Added a header row, so explain to the machine what these columns meant. (NB: I made a small mistake here too – it'd be better to make “Start Time” into one word”StartTime” or “Start_Time” Just makes it a little easier for the machines....)
Here we go - “Save as... CSV” With a nice file name, no spaces.
This is a little technicality – the comma symbol is what separates the items in a row, and the quotation marks denote text... Just click OK. Now, upload that file onto a blog post under an open license, and you've got 3-star open data. Then talk about it, say what you love about it, inspire developers to get in and make stuff with it. It#'s not a perfect format, but it removes a lot of the barriers between a dev and using your data.
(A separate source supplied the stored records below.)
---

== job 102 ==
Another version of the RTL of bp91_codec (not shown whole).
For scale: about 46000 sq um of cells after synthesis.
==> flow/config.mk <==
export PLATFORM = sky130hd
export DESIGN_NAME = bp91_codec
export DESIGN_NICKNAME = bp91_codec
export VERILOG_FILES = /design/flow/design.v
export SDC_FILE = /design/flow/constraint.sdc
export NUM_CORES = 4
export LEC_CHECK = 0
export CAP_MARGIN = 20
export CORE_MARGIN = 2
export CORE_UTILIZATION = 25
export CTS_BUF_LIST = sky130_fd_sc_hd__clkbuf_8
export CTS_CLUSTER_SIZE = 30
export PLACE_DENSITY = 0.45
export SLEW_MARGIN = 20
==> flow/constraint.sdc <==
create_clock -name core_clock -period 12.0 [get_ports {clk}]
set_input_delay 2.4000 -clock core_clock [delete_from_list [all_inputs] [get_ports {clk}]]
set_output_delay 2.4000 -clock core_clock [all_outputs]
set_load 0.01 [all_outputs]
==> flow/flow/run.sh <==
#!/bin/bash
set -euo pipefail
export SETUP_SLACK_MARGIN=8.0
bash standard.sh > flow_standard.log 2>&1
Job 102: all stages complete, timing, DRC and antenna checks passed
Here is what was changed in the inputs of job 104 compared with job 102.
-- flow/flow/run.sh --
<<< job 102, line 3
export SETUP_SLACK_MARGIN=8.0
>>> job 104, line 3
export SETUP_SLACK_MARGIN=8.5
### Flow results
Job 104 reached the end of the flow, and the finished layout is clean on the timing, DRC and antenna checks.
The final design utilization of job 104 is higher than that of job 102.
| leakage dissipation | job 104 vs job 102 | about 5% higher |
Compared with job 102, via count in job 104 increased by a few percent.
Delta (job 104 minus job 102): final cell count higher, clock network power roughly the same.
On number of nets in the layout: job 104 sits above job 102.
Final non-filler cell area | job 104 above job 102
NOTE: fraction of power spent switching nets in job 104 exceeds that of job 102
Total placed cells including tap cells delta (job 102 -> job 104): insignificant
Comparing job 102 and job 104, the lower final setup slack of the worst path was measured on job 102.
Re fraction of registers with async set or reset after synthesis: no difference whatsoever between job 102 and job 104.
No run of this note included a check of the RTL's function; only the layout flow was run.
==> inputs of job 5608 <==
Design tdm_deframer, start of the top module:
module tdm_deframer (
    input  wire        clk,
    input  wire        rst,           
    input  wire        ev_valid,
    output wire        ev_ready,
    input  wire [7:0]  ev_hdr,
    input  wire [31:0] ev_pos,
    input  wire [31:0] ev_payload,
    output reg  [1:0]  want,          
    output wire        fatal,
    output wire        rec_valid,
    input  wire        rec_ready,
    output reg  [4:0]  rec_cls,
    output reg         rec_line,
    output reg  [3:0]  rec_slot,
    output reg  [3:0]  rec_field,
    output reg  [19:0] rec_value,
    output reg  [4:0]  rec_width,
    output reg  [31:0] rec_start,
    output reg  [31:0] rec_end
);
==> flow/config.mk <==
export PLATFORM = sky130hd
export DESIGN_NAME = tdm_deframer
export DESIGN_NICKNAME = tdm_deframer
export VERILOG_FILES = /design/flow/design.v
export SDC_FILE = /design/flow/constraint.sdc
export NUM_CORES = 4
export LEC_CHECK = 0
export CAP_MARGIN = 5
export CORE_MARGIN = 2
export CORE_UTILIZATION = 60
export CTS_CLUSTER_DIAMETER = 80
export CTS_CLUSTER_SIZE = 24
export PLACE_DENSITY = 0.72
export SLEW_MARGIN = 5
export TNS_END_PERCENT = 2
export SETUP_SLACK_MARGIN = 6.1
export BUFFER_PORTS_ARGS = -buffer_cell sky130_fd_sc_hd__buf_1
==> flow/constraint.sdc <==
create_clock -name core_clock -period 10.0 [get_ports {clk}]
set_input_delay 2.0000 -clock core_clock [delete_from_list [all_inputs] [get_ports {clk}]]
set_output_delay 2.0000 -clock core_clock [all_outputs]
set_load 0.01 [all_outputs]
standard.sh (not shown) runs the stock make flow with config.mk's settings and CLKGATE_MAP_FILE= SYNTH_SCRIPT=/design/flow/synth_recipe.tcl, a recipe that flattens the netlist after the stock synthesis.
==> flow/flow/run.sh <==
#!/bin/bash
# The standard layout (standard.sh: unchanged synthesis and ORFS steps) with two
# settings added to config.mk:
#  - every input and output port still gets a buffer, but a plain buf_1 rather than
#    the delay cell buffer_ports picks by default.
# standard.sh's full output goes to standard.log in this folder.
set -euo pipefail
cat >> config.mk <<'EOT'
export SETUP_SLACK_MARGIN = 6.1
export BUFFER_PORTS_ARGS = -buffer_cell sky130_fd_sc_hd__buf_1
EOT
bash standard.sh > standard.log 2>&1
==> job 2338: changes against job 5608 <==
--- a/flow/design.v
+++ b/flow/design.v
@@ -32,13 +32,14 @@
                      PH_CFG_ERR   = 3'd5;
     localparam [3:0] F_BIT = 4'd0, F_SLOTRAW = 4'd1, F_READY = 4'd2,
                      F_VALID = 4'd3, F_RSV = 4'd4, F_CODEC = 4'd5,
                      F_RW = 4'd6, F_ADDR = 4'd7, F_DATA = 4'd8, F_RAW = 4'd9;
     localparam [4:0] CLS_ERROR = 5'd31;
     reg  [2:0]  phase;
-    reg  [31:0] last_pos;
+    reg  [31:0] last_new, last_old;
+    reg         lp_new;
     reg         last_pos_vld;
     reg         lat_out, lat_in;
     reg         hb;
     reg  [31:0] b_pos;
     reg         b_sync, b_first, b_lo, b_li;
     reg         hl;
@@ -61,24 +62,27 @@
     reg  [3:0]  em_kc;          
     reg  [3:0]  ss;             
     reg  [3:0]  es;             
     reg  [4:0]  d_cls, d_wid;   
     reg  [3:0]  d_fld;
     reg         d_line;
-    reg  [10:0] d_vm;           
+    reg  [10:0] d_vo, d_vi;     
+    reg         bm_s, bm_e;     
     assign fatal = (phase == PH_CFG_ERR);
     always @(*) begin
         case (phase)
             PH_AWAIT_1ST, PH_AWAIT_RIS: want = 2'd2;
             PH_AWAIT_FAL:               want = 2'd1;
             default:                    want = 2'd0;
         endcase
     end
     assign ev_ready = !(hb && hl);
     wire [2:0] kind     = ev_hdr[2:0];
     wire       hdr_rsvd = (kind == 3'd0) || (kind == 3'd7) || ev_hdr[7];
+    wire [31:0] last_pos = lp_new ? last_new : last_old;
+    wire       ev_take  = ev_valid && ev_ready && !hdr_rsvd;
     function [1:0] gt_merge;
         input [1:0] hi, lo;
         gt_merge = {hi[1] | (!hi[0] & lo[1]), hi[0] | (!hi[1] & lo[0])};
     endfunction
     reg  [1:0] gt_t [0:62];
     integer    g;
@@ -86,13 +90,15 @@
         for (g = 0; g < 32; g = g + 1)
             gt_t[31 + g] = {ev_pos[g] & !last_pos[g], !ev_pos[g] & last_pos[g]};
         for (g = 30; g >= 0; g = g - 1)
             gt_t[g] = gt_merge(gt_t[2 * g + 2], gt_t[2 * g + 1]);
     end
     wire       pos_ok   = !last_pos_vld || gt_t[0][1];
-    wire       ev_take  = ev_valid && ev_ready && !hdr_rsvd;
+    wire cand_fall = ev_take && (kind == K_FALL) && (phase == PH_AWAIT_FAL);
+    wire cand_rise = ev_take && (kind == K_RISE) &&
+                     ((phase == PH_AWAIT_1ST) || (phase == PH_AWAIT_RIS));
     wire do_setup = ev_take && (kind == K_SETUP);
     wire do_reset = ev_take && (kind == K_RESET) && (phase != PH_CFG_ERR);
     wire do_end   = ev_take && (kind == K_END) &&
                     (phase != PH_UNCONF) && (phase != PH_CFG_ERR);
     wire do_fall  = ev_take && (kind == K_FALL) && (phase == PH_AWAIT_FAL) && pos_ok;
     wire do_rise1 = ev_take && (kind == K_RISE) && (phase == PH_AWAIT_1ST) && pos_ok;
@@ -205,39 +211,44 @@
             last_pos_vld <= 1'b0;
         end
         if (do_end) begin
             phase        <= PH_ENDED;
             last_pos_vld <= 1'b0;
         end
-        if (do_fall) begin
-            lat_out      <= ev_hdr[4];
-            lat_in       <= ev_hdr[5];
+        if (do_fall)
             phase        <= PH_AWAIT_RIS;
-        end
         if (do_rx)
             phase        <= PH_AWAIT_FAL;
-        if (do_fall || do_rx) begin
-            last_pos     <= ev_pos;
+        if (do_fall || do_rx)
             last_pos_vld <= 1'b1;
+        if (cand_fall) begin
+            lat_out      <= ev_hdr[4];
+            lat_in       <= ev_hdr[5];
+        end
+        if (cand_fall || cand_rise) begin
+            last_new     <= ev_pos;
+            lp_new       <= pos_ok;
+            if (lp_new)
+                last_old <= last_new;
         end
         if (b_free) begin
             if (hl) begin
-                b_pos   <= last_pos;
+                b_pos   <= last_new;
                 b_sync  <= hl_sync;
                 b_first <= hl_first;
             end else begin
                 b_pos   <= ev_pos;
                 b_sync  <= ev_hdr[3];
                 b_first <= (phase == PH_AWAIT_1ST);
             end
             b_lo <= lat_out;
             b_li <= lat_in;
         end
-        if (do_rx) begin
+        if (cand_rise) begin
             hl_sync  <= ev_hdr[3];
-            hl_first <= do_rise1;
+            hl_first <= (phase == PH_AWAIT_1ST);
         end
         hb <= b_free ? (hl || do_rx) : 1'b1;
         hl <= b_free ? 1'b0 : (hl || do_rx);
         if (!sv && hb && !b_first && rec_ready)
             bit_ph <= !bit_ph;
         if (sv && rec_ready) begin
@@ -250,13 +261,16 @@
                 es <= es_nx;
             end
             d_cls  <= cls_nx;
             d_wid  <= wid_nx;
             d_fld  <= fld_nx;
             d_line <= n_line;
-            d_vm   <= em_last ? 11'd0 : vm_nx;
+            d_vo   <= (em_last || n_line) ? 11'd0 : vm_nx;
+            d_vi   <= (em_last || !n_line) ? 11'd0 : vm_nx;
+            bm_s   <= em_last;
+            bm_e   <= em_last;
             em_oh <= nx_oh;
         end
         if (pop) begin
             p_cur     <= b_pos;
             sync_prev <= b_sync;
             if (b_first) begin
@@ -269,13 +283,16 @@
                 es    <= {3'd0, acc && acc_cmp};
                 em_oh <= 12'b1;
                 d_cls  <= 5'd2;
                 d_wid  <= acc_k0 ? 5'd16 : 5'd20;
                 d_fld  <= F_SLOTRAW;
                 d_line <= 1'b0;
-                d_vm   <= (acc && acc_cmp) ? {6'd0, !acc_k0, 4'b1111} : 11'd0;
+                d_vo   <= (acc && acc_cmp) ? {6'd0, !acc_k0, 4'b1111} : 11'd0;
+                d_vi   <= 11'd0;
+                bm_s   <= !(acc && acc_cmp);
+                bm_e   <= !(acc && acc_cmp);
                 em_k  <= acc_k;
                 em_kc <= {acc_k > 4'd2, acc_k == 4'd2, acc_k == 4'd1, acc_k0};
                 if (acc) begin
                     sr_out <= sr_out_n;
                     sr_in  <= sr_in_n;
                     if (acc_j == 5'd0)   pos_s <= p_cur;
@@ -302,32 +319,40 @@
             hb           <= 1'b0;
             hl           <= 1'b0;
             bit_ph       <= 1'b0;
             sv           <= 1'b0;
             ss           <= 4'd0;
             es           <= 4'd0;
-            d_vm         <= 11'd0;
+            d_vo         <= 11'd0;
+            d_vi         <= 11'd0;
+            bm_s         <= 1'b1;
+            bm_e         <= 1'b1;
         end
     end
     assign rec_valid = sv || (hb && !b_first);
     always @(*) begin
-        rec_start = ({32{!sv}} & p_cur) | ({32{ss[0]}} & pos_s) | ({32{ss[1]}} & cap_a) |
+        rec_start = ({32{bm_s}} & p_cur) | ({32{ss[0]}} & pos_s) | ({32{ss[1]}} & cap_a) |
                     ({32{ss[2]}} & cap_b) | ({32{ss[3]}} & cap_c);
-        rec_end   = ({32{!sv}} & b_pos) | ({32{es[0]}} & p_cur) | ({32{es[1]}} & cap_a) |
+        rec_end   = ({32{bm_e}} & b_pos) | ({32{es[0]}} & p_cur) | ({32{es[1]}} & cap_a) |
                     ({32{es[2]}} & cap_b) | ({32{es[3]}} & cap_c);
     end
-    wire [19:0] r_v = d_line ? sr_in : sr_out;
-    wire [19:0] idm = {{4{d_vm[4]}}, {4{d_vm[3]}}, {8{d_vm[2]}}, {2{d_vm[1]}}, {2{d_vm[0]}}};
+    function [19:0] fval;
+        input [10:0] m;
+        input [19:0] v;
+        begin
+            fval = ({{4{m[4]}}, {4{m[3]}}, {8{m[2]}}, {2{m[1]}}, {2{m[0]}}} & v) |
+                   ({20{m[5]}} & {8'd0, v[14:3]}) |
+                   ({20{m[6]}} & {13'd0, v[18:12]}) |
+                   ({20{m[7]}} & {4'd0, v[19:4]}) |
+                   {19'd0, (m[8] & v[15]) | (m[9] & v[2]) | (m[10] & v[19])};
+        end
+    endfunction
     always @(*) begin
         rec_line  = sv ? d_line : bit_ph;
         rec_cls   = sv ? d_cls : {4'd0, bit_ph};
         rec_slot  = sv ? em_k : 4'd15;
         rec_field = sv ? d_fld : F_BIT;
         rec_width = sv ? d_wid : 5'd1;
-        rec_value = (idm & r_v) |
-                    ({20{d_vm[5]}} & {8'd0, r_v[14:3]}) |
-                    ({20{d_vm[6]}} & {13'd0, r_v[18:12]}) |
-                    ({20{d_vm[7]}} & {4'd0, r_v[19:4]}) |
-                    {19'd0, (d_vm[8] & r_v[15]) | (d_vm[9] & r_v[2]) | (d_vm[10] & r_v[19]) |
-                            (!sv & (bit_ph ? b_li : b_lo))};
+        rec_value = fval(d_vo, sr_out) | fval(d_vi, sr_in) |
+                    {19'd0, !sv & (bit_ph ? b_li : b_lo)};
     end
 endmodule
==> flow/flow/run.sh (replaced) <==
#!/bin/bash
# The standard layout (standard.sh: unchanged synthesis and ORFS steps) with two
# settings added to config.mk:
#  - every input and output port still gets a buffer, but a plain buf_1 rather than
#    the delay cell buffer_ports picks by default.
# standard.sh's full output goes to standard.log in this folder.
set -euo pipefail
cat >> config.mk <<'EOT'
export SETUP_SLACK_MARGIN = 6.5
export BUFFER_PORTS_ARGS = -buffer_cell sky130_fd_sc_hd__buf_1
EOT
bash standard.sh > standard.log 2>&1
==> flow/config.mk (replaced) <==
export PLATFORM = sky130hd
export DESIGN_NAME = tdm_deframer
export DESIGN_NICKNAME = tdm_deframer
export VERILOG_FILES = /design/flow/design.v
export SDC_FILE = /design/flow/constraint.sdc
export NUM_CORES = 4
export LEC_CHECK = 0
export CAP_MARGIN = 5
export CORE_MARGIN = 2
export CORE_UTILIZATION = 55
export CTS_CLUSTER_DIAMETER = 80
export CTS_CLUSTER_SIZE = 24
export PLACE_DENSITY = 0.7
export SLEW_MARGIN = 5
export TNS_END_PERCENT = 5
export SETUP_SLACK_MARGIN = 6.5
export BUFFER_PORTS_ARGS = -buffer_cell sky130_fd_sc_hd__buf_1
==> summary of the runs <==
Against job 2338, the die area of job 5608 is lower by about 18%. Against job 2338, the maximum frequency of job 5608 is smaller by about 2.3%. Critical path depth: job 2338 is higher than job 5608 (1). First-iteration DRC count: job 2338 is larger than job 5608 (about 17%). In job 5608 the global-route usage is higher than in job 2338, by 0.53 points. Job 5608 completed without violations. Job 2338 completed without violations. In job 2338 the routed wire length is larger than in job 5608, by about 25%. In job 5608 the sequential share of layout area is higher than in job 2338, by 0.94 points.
I wanted to go a little further, and I know a few hack day devs who rather like a data format called JSON. (Javascript Object Notation...) So I turned to my Google account.
See, we use Google Docs a lot. (Yes, I know there are some licensing issues... Not my area of expertise.) Particularly interesting – that UK GDP data set from the Guardian. I hit the red “create” button.
Got myself a new spreadhseet, copied that bit of Festival data in.
I could choose some sharing settings – as you can see, I've not published the sheet but you'd need to to make it open. (Sharing settings is linked from the File menu)
Also from the File menu, I could choose to publish to the web. There's a few options – one of them is “CSV” as it happens, so you;d not even need to upload your csv file, you can link to it's Google Docs incarnation. I chose ATOM because I want to use a trick... Grab the web address from there...
Do what it says on this slide, and you get JSON.
Which looks a bit like this. Not as human-readable, but a bit more machine-readable. And that's it. Thanks for listening.